11.05.13
Fruit of the national security megaplex
This would have never happened back when I started in the early Nineties.
No one would have been talking about ricin. And on the outside chance they were nobody would have thought much of it.
Two Aiken High School students have been accused of conspiring to make ricin, according to the Aiken Department of Public Safety.
The leader of a school group notified police about some suspicious activity that took place while the group was on a field trip to the zoo and botanical gardens in Columbia, according to an incident report. The two students were heard discussing making ricin, a highly toxic protein produced in the seeds of the castor oil plant.

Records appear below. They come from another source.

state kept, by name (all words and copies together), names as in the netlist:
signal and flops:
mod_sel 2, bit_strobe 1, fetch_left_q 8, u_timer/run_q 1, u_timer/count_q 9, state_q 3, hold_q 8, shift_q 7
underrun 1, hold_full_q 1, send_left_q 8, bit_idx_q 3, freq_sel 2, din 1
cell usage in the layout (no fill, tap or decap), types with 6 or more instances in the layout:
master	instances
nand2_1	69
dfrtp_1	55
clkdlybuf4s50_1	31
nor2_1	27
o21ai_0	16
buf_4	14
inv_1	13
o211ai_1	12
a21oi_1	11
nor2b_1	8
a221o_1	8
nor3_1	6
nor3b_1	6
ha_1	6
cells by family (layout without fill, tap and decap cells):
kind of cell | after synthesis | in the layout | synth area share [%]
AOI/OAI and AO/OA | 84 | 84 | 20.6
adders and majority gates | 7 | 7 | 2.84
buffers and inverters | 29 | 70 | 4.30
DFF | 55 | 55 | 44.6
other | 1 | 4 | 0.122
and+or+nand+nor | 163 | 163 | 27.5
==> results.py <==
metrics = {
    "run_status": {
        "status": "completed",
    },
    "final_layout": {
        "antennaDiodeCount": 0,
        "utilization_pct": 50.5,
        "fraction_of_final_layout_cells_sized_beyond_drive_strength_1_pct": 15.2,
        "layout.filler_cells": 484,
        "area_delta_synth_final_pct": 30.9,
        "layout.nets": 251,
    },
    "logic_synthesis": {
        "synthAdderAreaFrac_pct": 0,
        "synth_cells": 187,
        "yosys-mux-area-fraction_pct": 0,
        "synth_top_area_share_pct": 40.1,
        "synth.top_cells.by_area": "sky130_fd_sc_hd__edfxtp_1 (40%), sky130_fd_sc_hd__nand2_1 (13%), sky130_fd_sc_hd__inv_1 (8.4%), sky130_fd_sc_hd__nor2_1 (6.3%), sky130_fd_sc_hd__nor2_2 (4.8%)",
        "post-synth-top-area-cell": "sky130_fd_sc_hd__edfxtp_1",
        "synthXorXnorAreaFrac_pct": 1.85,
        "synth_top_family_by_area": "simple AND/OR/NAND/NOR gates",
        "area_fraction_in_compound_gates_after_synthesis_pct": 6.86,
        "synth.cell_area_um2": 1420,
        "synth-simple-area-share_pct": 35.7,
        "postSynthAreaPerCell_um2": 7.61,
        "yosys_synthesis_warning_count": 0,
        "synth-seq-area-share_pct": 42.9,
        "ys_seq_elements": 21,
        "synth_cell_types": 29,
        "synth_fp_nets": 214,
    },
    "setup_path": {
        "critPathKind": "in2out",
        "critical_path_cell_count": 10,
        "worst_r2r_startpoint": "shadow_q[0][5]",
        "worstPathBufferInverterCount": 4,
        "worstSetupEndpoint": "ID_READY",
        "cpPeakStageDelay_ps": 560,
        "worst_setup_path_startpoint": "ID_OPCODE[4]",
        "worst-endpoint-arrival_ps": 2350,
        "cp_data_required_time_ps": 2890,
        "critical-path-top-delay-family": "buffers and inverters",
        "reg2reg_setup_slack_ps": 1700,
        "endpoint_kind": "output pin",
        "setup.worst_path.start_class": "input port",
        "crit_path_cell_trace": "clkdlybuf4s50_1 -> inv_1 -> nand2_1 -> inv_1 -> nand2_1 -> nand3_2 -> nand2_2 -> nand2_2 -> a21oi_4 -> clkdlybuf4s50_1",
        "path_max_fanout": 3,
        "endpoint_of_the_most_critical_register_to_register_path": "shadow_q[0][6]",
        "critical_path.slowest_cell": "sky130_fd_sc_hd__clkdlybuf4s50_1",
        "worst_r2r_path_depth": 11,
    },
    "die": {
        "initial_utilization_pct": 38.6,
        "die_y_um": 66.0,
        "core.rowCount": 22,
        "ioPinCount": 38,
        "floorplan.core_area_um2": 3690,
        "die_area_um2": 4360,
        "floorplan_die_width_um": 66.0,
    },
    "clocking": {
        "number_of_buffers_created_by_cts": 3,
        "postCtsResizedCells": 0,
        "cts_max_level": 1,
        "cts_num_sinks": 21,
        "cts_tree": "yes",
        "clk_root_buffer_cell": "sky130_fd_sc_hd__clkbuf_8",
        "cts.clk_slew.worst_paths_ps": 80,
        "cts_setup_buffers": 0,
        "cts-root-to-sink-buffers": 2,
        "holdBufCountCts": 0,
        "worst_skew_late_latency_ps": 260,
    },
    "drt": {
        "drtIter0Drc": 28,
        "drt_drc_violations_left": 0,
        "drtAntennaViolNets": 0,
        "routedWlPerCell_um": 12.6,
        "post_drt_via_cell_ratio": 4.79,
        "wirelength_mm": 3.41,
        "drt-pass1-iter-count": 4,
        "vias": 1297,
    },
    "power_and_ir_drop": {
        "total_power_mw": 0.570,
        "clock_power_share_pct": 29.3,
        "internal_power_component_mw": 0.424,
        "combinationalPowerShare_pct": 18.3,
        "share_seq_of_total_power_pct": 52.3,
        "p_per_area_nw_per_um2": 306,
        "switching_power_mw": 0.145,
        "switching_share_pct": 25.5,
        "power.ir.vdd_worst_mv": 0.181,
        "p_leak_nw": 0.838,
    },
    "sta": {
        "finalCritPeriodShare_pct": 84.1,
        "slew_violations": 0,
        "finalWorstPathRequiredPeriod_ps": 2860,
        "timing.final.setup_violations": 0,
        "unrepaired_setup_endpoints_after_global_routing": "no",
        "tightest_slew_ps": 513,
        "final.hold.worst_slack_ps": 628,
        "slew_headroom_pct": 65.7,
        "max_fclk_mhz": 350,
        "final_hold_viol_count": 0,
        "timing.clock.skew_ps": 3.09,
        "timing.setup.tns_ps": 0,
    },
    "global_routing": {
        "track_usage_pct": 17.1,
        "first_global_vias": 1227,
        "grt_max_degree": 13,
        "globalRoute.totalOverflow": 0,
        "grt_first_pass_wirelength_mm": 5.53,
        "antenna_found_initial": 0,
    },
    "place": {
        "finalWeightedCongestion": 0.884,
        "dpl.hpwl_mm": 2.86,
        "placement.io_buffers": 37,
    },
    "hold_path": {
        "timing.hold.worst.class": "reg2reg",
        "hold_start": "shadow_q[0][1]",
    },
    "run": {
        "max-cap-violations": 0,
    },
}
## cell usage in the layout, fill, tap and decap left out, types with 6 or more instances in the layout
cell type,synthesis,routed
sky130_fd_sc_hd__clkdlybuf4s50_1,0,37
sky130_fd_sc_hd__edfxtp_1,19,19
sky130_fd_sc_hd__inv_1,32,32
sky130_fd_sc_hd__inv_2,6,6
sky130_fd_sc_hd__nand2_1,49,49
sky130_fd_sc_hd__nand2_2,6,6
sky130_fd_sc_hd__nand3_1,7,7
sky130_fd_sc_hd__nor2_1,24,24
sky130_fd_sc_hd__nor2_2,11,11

The students told their group they wanted to go to the botanical gardens at the zoo in order to find a castor oil plant, which is used to make ricin, the report stated. Other students confirmed the reports.
Each of the students told officers it was the other’s idea to find the plant and make the ricin, according to the report. The students’ parents were also contacted regarding the incident.
No charges will be filed, reads the newspaper, although the state and federal governments were contacted.
The students had no materials. “[An official] said the castor oil plant [at the botanical garden] was never touched,” it added.
The country is radically different than it was fifteen years ago.
Does anyone think this has been for the better?
What does it say about the nature of the national security megaplex and how average people and thought have been warped by it when two teenagers on a field trip make trivial talk about ricin, they’re overheard, reports are made and the federal government contacted?
And, worse, this is no longer seen as profoundly abnormal.